On Mon, Jan 21, 2019 at 12:54:55PM +0100, Thierry Reding wrote:
> On Thu, Jan 17, 2019 at 09:19:56AM +0100, Uwe Kleine-König wrote:
> > On Wed, Jan 16, 2019 at 11:29:35AM -0800, Paul Walmsley wrote:
> > > COMPILE_TEST made slightly more sense before the broad availability of 
> > > open-source soft cores, SoC integration, and IP; and before powerful, 
> > > inexpensive FPGAs and SoCs with FPGA fabrics were common.
> > > 
> > > Even back then, COMPILE_TEST was starting to look questionable.  IP 
> > > blocks 
> > > from CPU- and SoC vendor-independent libraries, like DesignWare and the 
> > > Cadence IP libraries, were integrated on SoCs across varying CPU 
> > > architectures.  (Fortunately, looking at the tree, subsystem maintainers 
> > > with DesignWare drivers seem to have largely avoided adding architecture 
> > > or SoC-specific Kconfig restrictions there - and thus have also avoided 
> > > the need for COMPILE_TEST.)  If an unnecessary architecture Kconfig 
> > > dependency was added for a leaf driver, that Kconfig line would either 
> > > need to be patched out by hand, or if present, COMPILE_TEST would need to 
> > > be enabled.
> > > 
> > > This was less of a problem then.  There were very few FPGA Linux users, 
> > > and they were mostly working on internal proprietary projects. FPGAs that 
> > > could run Linux at a reasonable speed, including MMUs and FPUs, were 
> > > expensive or were missing good tool support.  So most FPGA Linux 
> > > development was restricted to ASIC vendors - the Samsungs, Qualcomms, 
> > > NVIDIAs of the world - for prototyping, and those FPGA platforms never 
> > > made it outside those companies.
> > > 
> > > The situation is different now.  The major FPGA vendors have inexpensive 
> > > FPGA SoCs with full-featured CPU hard macros.  The development boards can 
> > > be quite affordable (< USD 300 for the Xilinx Ultra96).  There are also 
> > > now open-source SoC HDL implementations - including MMUs, FPUs, and 
> > > peripherals like PWM and UART - for the conventional FPGA market.  These 
> > > can run at mid-1990's clock rates - slow by modern standards but still 
> > > quite usable.
> > 
> > In my eyes it's better to make a driver not possible to enable out of
> > the box than offering to enable it while it most probably won't be used.
> 
> This might sound like a good idea in general, but it's also something
> that is pretty much impossible to do. There's just no heuristic that
> would allow you to determine with a sufficient degree of probability
> that a driver won't be needed. Most of the PCI drivers that are
> installed on my workstation aren't used, and I would venture to say
> there are a lot of drivers that aren't used in, say, 95% of
> installations. That doesn't mean that we should somehow make these
> drivers difficult to install, or require someone to patch the kernel
> to build them.

If there is a PCI card that can be plugged into your machine, the
corresponding driver should be selectable for the matching kernel.
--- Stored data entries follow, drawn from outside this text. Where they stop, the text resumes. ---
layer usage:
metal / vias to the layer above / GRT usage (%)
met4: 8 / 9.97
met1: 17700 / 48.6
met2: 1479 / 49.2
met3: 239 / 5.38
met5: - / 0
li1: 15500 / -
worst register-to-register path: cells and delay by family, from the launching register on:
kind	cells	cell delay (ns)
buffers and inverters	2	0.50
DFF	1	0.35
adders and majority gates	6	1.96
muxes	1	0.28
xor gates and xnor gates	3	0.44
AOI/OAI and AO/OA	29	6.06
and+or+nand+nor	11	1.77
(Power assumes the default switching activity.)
<file path="src/rtl/lcd_pkg.sv">
// Shared types and constants for the HD44780-style LCD write controller.
// Holds the sequencer state enum, lcd_ctrl bit positions and default panel timings.
package lcd_pkg;

  typedef enum logic [2:0] {
    StIdle,
    StSetup,
    StPulse,
    StHold,
    StWait
  } lcd_state_e;

  localparam int unsigned LcdRsBit = 0;
  localparam int unsigned LcdRwBit = 1;

  localparam int unsigned DefSetupCyc     = 2;
  localparam int unsigned DefPulseCyc     = 12;
  localparam int unsigned DefHoldCyc      = 2;
  localparam int unsigned DefShortWaitCyc = 2000;
  localparam int unsigned DefLongWaitCyc  = 82000;
  localparam int unsigned DefFifoDepth    = 4;

  function automatic int unsigned max_u(input int unsigned a, input int unsigned b);
    return (a > b) ? a : b;
  endfunction

  // Clear display (0x01) and return home (0x02/0x03) need the long execution time.
  function automatic logic is_long_cmd(input logic rs, input logic [7:0] cmd_byte);
    return !rs && (cmd_byte[7:2] == 6'd0);
  endfunction

endpackage

</file>
<file path="src/rtl/lcd_controller_if.sv">
// Command-side handshake bundle: a producer pushes {rs, byte} when cmd_ready is high.
interface lcd_controller_if;

  logic       cmd_valid;
  logic       cmd_rs;
  logic [7:0] cmd_byte;
  logic       cmd_ready;

  modport master (
    output cmd_valid,
    output cmd_rs,
    output cmd_byte,
    input  cmd_ready
  );

  modport slave (
    input  cmd_valid,
    input  cmd_rs,
    input  cmd_byte,
    output cmd_ready
  );

endinterface

</file>
<file path="src/rtl/lcd_cmd_fifo.sv">
// Power-of-two command queue with level/full/empty; pushes while full and pops while
// empty are ignored, and pointers wrap naturally at Depth.
module lcd_cmd_fifo #(
  parameter int unsigned Width = 9,
  parameter int unsigned Depth = 4
) (
  input  logic                   clk,
  input  logic                   rst_n,
  input  logic                   push_i,
  input  logic [Width-1:0]       wdata_i,
  input  logic                   pop_i,
  output logic [Width-1:0]       rdata_o,
  output logic [$clog2(Depth):0] level_o,
  output logic                   full_o,
  output logic                   empty_o
);

  localparam int unsigned PtrW = $clog2(Depth);
  localparam int unsigned LvlW = PtrW + 1;

  logic [Width-1:0] mem_q [Depth];
  logic [PtrW-1:0]  wr_ptr_q, wr_ptr_d;
  logic [PtrW-1:0]  rd_ptr_q, rd_ptr_d;
  logic [LvlW-1:0]  level_q, level_d;
  logic             push_ok, pop_ok;

  assign full_o  = (level_q == LvlW'(Depth));
  assign empty_o = (level_q == '0);
  assign level_o = level_q;
  assign rdata_o = mem_q[rd_ptr_q];

  always_comb begin
    push_ok  = push_i && !full_o;
    pop_ok   = pop_i && !empty_o;
    wr_ptr_d = wr_ptr_q;
    rd_ptr_d = rd_ptr_q;
    level_d  = level_q;
    if (push_ok) wr_ptr_d = wr_ptr_q + PtrW'(1);
    if (pop_ok)  rd_ptr_d = rd_ptr_q + PtrW'(1);
    unique case ({push_ok, pop_ok})
      2'b10:   level_d = level_q + LvlW'(1);
      2'b01:   level_d = level_q - LvlW'(1);
      default: level_d = level_q;
    endcase
  end

  always_ff @(posedge clk or negedge rst_n) begin
    if (!rst_n) begin
      wr_ptr_q <= '0;
      rd_ptr_q <= '0;
      level_q  <= '0;
    end else begin
      wr_ptr_q <= wr_ptr_d;
      rd_ptr_q <= rd_ptr_d;
      level_q  <= level_d;
    end
  end

  // Storage needs no reset: entries are only read once the level says they are valid.
  always_ff @(posedge clk) begin
    if (push_ok) mem_q[wr_ptr_q] <= wdata_i;
  end

endmodule

</file>
<file path="src/rtl/lcd_controller.sv">
// Queued write sequencer for a parallel character LCD: drives RS/data, the E strobe
// with setup/pulse/hold timing, then waits out the panel's execution time.
module lcd_controller
  import lcd_pkg::*;
#(
  parameter int unsigned SETUP_CYC      = DefSetupCyc,
  parameter int unsigned PULSE_CYC      = DefPulseCyc,
  parameter int unsigned HOLD_CYC       = DefHoldCyc,
  parameter int unsigned SHORT_WAIT_CYC = DefShortWaitCyc,
  parameter int unsigned LONG_WAIT_CYC  = DefLongWaitCyc,
  parameter int unsigned FIFO_DEPTH     = DefFifoDepth
) (
  input  logic                        clk,
  input  logic                        rst_n,
  lcd_controller_if.slave             cmd,
  output logic [7:0]                  lcd_data,
  output logic [1:0]                  lcd_ctrl,
  output logic                        lcd_enable,
  output logic                        busy,
  output logic [$clog2(FIFO_DEPTH):0] fifo_level
);

  localparam int unsigned MaxCyc = max_u(max_u(SETUP_CYC, PULSE_CYC),
                                         max_u(max_u(HOLD_CYC, SHORT_WAIT_CYC), LONG_WAIT_CYC));
  localparam int unsigned CntW   = $clog2(MaxCyc + 1);
  localparam logic [CntW-1:0] CntOne = CntW'(1);

  lcd_state_e      state_q, state_d;
  logic [CntW-1:0] cnt_q, cnt_d;
  logic [7:0]      data_q, data_d;
  logic            rs_q, rs_d;
  logic            en_q, en_d;
  logic            long_q, long_d;
  logic            take;
  logic [8:0]      fifo_rdata;
  logic            fifo_full, fifo_empty;

  lcd_cmd_fifo #(
    .Width (9),
    .Depth (FIFO_DEPTH)
  ) u_fifo (
    .clk     (clk),
    .rst_n   (rst_n),
    .push_i  (cmd.cmd_valid),
    .wdata_i ({cmd.cmd_rs, cmd.cmd_byte}),
    .pop_i   (take),
    .rdata_o (fifo_rdata),
    .level_o (fifo_level),
    .full_o  (fifo_full),
    .empty_o (fifo_empty)
  );

  assign cmd.cmd_ready      = !fifo_full;
  assign lcd_data           = data_q;
  assign lcd_enable         = en_q;
  assign lcd_ctrl[LcdRsBit] = rs_q;
  assign lcd_ctrl[LcdRwBit] = 1'b0;
  assign busy               = (state_q != StIdle) || (fifo_level != '0);

  always_comb begin
    state_d = state_q;
    cnt_d   = cnt_q;
    data_d  = data_q;
    rs_d    = rs_q;
    en_d    = en_q;
    long_d  = long_q;
    take    = 1'b0;
    unique case (state_q)
      StIdle: take = !fifo_empty;
      StSetup: begin
        if (cnt_q == '0) begin
          state_d = StPulse;
          en_d    = 1'b1;
          cnt_d   = CntW'(PULSE_CYC - 1);
        end else begin
          cnt_d = cnt_q - CntOne;
        end
      end
      StPulse: begin
        if (cnt_q == '0) begin
          state_d = StHold;
          en_d    = 1'b0;
          cnt_d   = CntW'(HOLD_CYC - 1);
        end else begin
          cnt_d = cnt_q - CntOne;
        end
      end
      StHold: begin
        if (cnt_q == '0) begin
          state_d = StWait;
          cnt_d   = long_q ? CntW'(LONG_WAIT_CYC - 1) : CntW'(SHORT_WAIT_CYC - 1);
        end else begin
          cnt_d = cnt_q - CntOne;
        end
      end
      StWait: begin
        if (cnt_q == '0) begin
          state_d = StIdle;
          // Chain straight into a queued entry so back-to-back writes have no idle bubble.
          take    = !fifo_empty;
        end else begin
          cnt_d = cnt_q - CntOne;
        end
      end
      default: state_d = StIdle;
    endcase

    if (take) begin
      state_d = StSetup;
      data_d  = fifo_rdata[7:0];
      rs_d    = fifo_rdata[8];
      long_d  = is_long_cmd(fifo_rdata[8], fifo_rdata[7:0]);
      cnt_d   = CntW'(SETUP_CYC - 1);
    end
  end

  always_ff @(posedge clk or negedge rst_n) begin
    if (!rst_n) begin
      state_q <= StIdle;
      cnt_q   <= '0;
      data_q  <= '0;
      rs_q    <= 1'b0;
      en_q    <= 1'b0;
      long_q  <= 1'b0;
    end else begin
      state_q <= state_d;
      cnt_q   <= cnt_d;
      data_q  <= data_d;
      rs_q    <= rs_d;
      en_q    <= en_d;
      long_q  <= long_d;
    end
  end

endmodule

</file>
<file path="src/flat_wrapper.sv">
// flat-port wrapper written by rule: the top's interface ports become plain ports
module lcd_controller_flat import lcd_pkg::*;
#(
  parameter int unsigned SETUP_CYC      = DefSetupCyc,
  parameter int unsigned PULSE_CYC      = DefPulseCyc,
  parameter int unsigned HOLD_CYC       = DefHoldCyc,
  parameter int unsigned SHORT_WAIT_CYC = DefShortWaitCyc,
  parameter int unsigned LONG_WAIT_CYC  = DefLongWaitCyc,
  parameter int unsigned FIFO_DEPTH     = DefFifoDepth
)
  (clk, rst_n, lcd_data, lcd_ctrl, lcd_enable, busy, fifo_level, cmd_cmd_valid, cmd_cmd_rs, cmd_cmd_byte, cmd_cmd_ready);
  lcd_controller_if cmd_i ();
  input  logic clk;
  input  logic rst_n;
  output logic [7:0] lcd_data;
  output logic [1:0] lcd_ctrl;
  output logic lcd_enable;
  output logic busy;
  output logic [$clog2(FIFO_DEPTH):0] fifo_level;
  input wire logic [$bits(cmd_i.cmd_valid)-1:0] cmd_cmd_valid;
  input wire logic [$bits(cmd_i.cmd_rs)-1:0] cmd_cmd_rs;
  input wire logic [$bits(cmd_i.cmd_byte)-1:0] cmd_cmd_byte;
  output wire logic [$bits(cmd_i.cmd_ready)-1:0] cmd_cmd_ready;
  assign cmd_i.cmd_valid = cmd_cmd_valid;
  assign cmd_i.cmd_rs = cmd_cmd_rs;
  assign cmd_i.cmd_byte = cmd_cmd_byte;
  assign cmd_cmd_ready = cmd_i.cmd_ready;
  lcd_controller #(.SETUP_CYC(SETUP_CYC), .PULSE_CYC(PULSE_CYC), .HOLD_CYC(HOLD_CYC), .SHORT_WAIT_CYC(SHORT_WAIT_CYC), .LONG_WAIT_CYC(LONG_WAIT_CYC), .FIFO_DEPTH(FIFO_DEPTH)) u_core (.clk(clk), .rst_n(rst_n), .cmd(cmd_i), .lcd_data(lcd_data), .lcd_ctrl(lcd_ctrl), .lcd_enable(lcd_enable), .busy(busy), .fifo_level(fifo_level));
endmodule
</file>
The case here is different though. We're talking about a piece of
hardware that up to now only exists in a riscv machine (IIUC). Yes, I'm
aware that the design is publicly available, still I think this driver
should not be available for a person configuring a kernel for their x86
machine. When you (or someone else) comes around claiming that they have
a real use for this driver on a non-riscv architecture I support
expanding the dependency accordingly.

What I want to make aware of is that being able to enable a driver comes
at a (small) cost. Using a too broad dependency is quite usual because
the person who introduces a given symbol usually doesn't have to think
long if it should be enabled for a given kernel config or not; so it's
"only" other people's time that is wasted.
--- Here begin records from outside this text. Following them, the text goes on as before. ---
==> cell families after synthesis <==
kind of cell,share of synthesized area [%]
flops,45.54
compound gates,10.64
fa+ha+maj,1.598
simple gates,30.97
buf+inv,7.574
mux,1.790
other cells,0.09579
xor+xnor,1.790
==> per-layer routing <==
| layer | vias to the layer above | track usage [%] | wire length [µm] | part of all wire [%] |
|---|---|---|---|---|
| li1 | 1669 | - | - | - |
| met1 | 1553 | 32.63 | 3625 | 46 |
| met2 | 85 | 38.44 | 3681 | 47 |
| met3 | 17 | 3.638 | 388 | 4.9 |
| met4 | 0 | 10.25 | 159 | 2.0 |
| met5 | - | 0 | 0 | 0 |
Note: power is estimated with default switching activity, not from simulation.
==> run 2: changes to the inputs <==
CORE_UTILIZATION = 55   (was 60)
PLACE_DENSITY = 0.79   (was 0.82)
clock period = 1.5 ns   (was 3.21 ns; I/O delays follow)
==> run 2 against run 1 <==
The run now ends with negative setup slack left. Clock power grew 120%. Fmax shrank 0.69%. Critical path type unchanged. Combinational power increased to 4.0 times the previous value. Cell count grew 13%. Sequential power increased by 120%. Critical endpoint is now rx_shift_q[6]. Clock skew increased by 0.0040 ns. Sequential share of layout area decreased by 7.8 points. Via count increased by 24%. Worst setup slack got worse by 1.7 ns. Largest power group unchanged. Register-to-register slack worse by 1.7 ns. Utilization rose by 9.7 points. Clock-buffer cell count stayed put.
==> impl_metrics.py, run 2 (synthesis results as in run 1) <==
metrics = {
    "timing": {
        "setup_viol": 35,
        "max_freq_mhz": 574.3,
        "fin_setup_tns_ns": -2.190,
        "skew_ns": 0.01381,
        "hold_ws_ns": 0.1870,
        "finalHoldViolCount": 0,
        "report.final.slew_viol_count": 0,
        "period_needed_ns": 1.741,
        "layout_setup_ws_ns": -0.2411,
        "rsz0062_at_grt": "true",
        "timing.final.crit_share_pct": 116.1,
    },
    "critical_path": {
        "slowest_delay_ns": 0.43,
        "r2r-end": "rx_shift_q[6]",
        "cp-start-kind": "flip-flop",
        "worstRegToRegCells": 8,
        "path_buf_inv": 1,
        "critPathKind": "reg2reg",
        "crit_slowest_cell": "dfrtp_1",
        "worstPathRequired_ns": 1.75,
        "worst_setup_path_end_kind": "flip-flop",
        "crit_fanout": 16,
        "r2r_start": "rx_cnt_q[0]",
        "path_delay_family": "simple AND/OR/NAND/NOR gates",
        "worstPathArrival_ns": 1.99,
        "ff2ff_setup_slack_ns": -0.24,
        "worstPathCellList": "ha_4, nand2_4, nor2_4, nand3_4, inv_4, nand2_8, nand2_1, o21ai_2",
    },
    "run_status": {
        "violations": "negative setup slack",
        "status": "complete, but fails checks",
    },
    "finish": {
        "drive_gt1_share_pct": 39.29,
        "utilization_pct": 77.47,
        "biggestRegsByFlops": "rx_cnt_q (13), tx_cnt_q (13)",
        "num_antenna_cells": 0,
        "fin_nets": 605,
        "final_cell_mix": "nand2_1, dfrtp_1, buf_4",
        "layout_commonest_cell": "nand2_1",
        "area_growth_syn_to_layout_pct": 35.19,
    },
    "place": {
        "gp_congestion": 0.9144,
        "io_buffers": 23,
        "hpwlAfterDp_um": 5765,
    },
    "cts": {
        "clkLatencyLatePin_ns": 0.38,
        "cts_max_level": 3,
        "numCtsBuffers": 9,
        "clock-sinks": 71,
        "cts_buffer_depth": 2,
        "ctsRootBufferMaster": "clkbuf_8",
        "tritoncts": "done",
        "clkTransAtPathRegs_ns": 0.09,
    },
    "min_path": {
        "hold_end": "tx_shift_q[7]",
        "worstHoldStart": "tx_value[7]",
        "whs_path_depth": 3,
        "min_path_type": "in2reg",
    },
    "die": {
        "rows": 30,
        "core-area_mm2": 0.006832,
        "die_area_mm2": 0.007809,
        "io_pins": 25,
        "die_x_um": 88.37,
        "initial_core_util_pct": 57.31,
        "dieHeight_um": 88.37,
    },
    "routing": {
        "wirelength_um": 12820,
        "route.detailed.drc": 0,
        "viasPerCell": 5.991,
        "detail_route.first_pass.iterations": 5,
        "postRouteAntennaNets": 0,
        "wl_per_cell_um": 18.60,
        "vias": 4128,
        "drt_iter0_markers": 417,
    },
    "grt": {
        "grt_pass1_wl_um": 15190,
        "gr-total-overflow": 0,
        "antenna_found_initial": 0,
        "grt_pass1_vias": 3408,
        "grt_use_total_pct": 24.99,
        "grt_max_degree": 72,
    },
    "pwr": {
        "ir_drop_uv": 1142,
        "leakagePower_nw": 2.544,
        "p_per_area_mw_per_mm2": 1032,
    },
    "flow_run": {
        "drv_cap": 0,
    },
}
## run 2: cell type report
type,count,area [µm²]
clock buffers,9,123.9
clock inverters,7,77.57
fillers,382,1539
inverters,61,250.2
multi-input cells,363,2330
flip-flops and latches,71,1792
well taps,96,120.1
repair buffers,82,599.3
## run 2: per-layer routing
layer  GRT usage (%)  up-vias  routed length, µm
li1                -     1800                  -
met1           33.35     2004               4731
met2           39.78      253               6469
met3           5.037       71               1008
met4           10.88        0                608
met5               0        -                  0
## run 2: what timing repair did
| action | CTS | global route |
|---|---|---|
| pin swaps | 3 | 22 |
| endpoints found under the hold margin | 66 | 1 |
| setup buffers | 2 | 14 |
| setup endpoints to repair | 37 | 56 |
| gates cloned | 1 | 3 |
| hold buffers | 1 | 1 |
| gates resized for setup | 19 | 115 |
===== src/rtl/seg_scan_decoder.sv =====
// Recovers a four-digit MM:SS value from a scanned, active-low 7-segment bus.
// Digits are debounced, checked for scan order, and committed a full frame at a time.
module seg_scan_decoder #(
  parameter int STABLE = 1
) (
  input  logic       clk_m,
  input  logic       rst_n,
  input  logic [3:0] an,
  input  logic [7:0] seg,
  output logic [3:0] min_tens,
  output logic [3:0] min_ones,
  output logic [3:0] sec_tens,
  output logic [3:0] sec_ones,
  output logic       frame_done,
  output logic       frame_valid,
  output logic       seq_err,
  output logic       code_err,
  output logic [7:0] err_cnt
);

  localparam logic [3:0] STAB = 4'(STABLE);
  localparam logic [3:0] AN_MT = 4'b0111;
  localparam logic [3:0] AN_MO = 4'b1011;
  localparam logic [3:0] AN_ST = 4'b1101;
  localparam logic [3:0] AN_SO = 4'b1110;

  typedef enum logic [1:0] {HUNT, GOT3, GOT2, GOT1} state_t;

  // Returns {illegal, digit}.
  function automatic logic [4:0] decode(input logic [6:0] s);
    case (s)
      7'h40:   decode = 5'd0;
      7'h79:   decode = 5'd1;
      7'h24:   decode = 5'd2;
      7'h30:   decode = 5'd3;
      7'h19:   decode = 5'd4;
      7'h12:   decode = 5'd5;
      7'h02:   decode = 5'd6;
      7'h78:   decode = 5'd7;
      7'h00:   decode = 5'd8;
      7'h10:   decode = 5'd9;
      default: decode = 5'h10;
    endcase
  endfunction

  logic [3:0] an_q, an_d;
  logic [7:0] seg_q, seg_d;
  logic [3:0] stab_cnt_q, stab_cnt_d;
  logic       acc_done_q, acc_done_d;
  state_t     state_q, state_d;
  logic [3:0] sh_mt_q, sh_mt_d, sh_mo_q, sh_mo_d, sh_st_q, sh_st_d;
  logic [3:0] min_tens_q, min_tens_d, min_ones_q, min_ones_d;
  logic [3:0] sec_tens_q, sec_tens_d, sec_ones_q, sec_ones_d;
  logic       frame_done_q, frame_done_d, frame_valid_q, frame_valid_d;
  logic       seq_err_q, seq_err_d, code_err_q, code_err_d;
  logic [7:0] err_cnt_q, err_cnt_d;

  logic       differ, an_legal, accept;
  logic [4:0] dec;

  always_comb begin
    differ     = ({an, seg} != {an_q, seg_q});
    an_legal   = (an_q == AN_MT) || (an_q == AN_MO) || (an_q == AN_ST) || (an_q == AN_SO);
    // acc_done_q keeps a saturated run from being accepted a second time.
    accept     = an_legal && (stab_cnt_q == STAB) && !acc_done_q;
    dec        = decode(seg_q[6:0]);

    an_d       = an;
    seg_d      = seg;
    stab_cnt_d = differ ? 4'd1 : ((stab_cnt_q >= STAB) ? STAB : stab_cnt_q + 4'd1);
    acc_done_d = differ ? 1'b0 : (acc_done_q | accept);

    state_d       = state_q;
    sh_mt_d       = sh_mt_q;
    sh_mo_d       = sh_mo_q;
    sh_st_d       = sh_st_q;
    min_tens_d    = min_tens_q;
    min_ones_d    = min_ones_q;
    sec_tens_d    = sec_tens_q;
    sec_ones_d    = sec_ones_q;
    frame_done_d  = 1'b0;
    frame_valid_d = frame_valid_q;
    seq_err_d     = 1'b0;
    code_err_d    = 1'b0;

    if (accept) begin
      if (dec[4]) begin
        code_err_d = 1'b1;
        state_d    = HUNT;
      end else if (an_q == AN_MT) begin
        sh_mt_d = dec[3:0];
        state_d = GOT3;
      end else if (state_q == GOT3 && an_q == AN_MO) begin
        sh_mo_d = dec[3:0];
        state_d = GOT2;
      end else if (state_q == GOT2 && an_q == AN_ST) begin
        sh_st_d = dec[3:0];
        state_d = GOT1;
      end else if (state_q == GOT1 && an_q == AN_SO) begin
        min_tens_d    = sh_mt_q;
        min_ones_d    = sh_mo_q;
        sec_tens_d    = sh_st_q;
        sec_ones_d    = dec[3:0];
        frame_done_d  = 1'b1;
        frame_valid_d = 1'b1;
        state_d       = HUNT;
      end else begin
        seq_err_d = 1'b1;
        state_d   = HUNT;
      end
    end

    err_cnt_d = err_cnt_q;
    if ((seq_err_d || code_err_d) && err_cnt_q != 8'hFF) err_cnt_d = err_cnt_q + 8'd1;
  end

  always_ff @(posedge clk_m) begin
    if (!rst_n) begin
      an_q          <= 4'hF;
      seg_q         <= 8'hFF;
      stab_cnt_q    <= 4'd0;
      acc_done_q    <= 1'b0;
      state_q       <= HUNT;
      sh_mt_q       <= 4'd0;
      sh_mo_q       <= 4'd0;
      sh_st_q       <= 4'd0;
      min_tens_q    <= 4'd0;
      min_ones_q    <= 4'd0;
      sec_tens_q    <= 4'd0;
      sec_ones_q    <= 4'd0;
      frame_done_q  <= 1'b0;
      frame_valid_q <= 1'b0;
      seq_err_q     <= 1'b0;
      code_err_q    <= 1'b0;
      err_cnt_q     <= 8'd0;
    end else begin
      an_q          <= an_d;
      seg_q         <= seg_d;
      stab_cnt_q    <= stab_cnt_d;
      acc_done_q    <= acc_done_d;
      state_q       <= state_d;
      sh_mt_q       <= sh_mt_d;
      sh_mo_q       <= sh_mo_d;
      sh_st_q       <= sh_st_d;
      min_tens_q    <= min_tens_d;
      min_ones_q    <= min_ones_d;
      sec_tens_q    <= sec_tens_d;
      sec_ones_q    <= sec_ones_d;
      frame_done_q  <= frame_done_d;
      frame_valid_q <= frame_valid_d;
      seq_err_q     <= seq_err_d;
      code_err_q    <= code_err_d;
      err_cnt_q     <= err_cnt_d;
    end
  end

  assign min_tens    = min_tens_q;
  assign min_ones    = min_ones_q;
  assign sec_tens    = sec_tens_q;
  assign sec_ones    = sec_ones_q;
  assign frame_done  = frame_done_q;
  assign frame_valid = frame_valid_q;
  assign seq_err     = seq_err_q;
  assign code_err    = code_err_q;
  assign err_cnt     = err_cnt_q;

endmodule
[config.mk]
export PLATFORM = sky130hd
export DESIGN_NAME = addr_gen_stride
export DESIGN_NICKNAME = d
export VERILOG_FILES = /design/src/rtl/nbldpc_addr_pkg.sv /design/src/rtl/addr_mod_add.sv /design/src/rtl/addr_gen_stride.sv
export SDC_FILE = /design/constraint.sdc
export NUM_CORES = 1
export LEC_CHECK = 0
export BUFFER_PORTS_ARGS = -buffer_cell sky130_fd_sc_hd__buf_2
export CORE_MARGIN = 2
export CORE_UTILIZATION = 54
export CTS_CLUSTER_SIZE = 10
export DETAILED_ROUTE_END_ITERATION = 7
export PLACE_DENSITY = 0.9
export SKIP_CTS_REPAIR_TIMING = 1
export SYNTH_ARGS = -nofsm -noshare
export SYNTH_HDL_FRONTEND = slang
export SYNTH_HIERARCHICAL = 1
export SYNTH_SLANG_ARGS = --single-unit
[constraint.sdc]
create_clock -name clk -period 2.9 [get_ports clk]
set_input_delay 0.145 -clock clk [delete_from_list [all_inputs] [get_ports clk]]
set_output_delay 0.145 -clock clk [all_outputs]
set_load 0.03 [all_outputs]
> > People who configure their own kernel and distribution kernel
> > maintainers will thank you. (Well ok, they won't notice, so they won't
> > actually tell you, but anyhow.) I'm a member of the Debian kernel team
> > and I see how many config items there are that are not explicitly
> > handled for the various different kernel images. If they were restricted
> > using COMPILE_TEST to just be possible to enable on machines where it is
> > known (or at least likely) to make sense that would help. Also when I do
> > a kernel version bump for a machine with a tailored kernel running (say)
> > on an ARM/i.MX SoC, I could more easily be careful about the relevant
> > changes when doing oldconfig if I were not asked about a whole bunch of
> > drivers that are sure to be irrelevant.
> 
> I think the important thing here is that the driver is "default n". If
> you're a developer and build your own kernels, you're pretty likely to
> know already if a new kernel that you're installing contains that new
> driver that you've been working on or waiting for.

If you are a developer waiting for your driver you also would not miss
it because it was only selectable for riscv but you're the first who
synthesized it for an arm machine. So there is only little damage.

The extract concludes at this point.